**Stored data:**
`config.mk`:
```
export PLATFORM = sky130hd
export DESIGN_NAME = mcca_issue_ctrl
export DESIGN_NICKNAME = d
export VERILOG_FILES = /design/src/rtl/mcca_pkg.sv /design/src/rtl/mcca_phase_cnt.sv /design/src/rtl/mcca_issue_ctrl.sv
export SDC_FILE = /design/constraint.sdc
export NUM_CORES = 1
export LEC_CHECK = 0
export CAP_MARGIN = 20
export CELL_PAD_IN_SITES_DETAIL_PLACEMENT = 2
export CELL_PAD_IN_SITES_GLOBAL_PLACEMENT = 2
export CORE_MARGIN = 3
export CORE_UTILIZATION = 29
export DETAILED_ROUTE_END_ITERATION = 10
export PLACE_DENSITY = 0.9
export SETUP_SLACK_MARGIN = 0.2
export SYNTH_ARGS = -nofsm -noshare
export SYNTH_HDL_FRONTEND = slang
export SYNTH_HIERARCHICAL = 1
export SYNTH_SLANG_ARGS = --single-unit
```
`constraint.sdc`:
```
create_clock -name clk -period 4.04 [get_ports clk]
set_clock_uncertainty 0.05 [all_clocks]
set_input_delay 0.404 -clock clk [delete_from_list [all_inputs] [get_ports clk]]
set_output_delay 0.404 -clock clk [all_outputs]
set_load 0.01 [all_outputs]
```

**TASK DESCRIPTION:** From beginning to end, the data must be duplicated exactly.

**EXERCISE RESULT:**
`config.mk`:
```
export PLATFORM = sky130hd
export DESIGN_NAME = mcca_issue_ctrl
export DESIGN_NICKNAME = d
export VERILOG_FILES = /design/src/rtl/mcca_pkg.sv /design/src/rtl/mcca_phase_cnt.sv /design/src/rtl/mcca_issue_ctrl.sv
export SDC_FILE = /design/constraint.sdc
export NUM_CORES = 1
export LEC_CHECK = 0
export CAP_MARGIN = 20
export CELL_PAD_IN_SITES_DETAIL_PLACEMENT = 2
export CELL_PAD_IN_SITES_GLOBAL_PLACEMENT = 2
export CORE_MARGIN = 3
export CORE_UTILIZATION = 29
export DETAILED_ROUTE_END_ITERATION = 10
export PLACE_DENSITY = 0.9
export SETUP_SLACK_MARGIN = 0.2
export SYNTH_ARGS = -nofsm -noshare
export SYNTH_HDL_FRONTEND = slang
export SYNTH_HIERARCHICAL = 1
export SYNTH_SLANG_ARGS = --single-unit
```
`constraint.sdc`:
```
create_clock -name clk -period 4.04 [get_ports clk]
set_clock_uncertainty 0.05 [all_clocks]
set_input_delay 0.404 -clock clk [delete_from_list [all_inputs] [get_ports clk]]
set_output_delay 0.404 -clock clk [all_outputs]
set_load 0.01 [all_outputs]
```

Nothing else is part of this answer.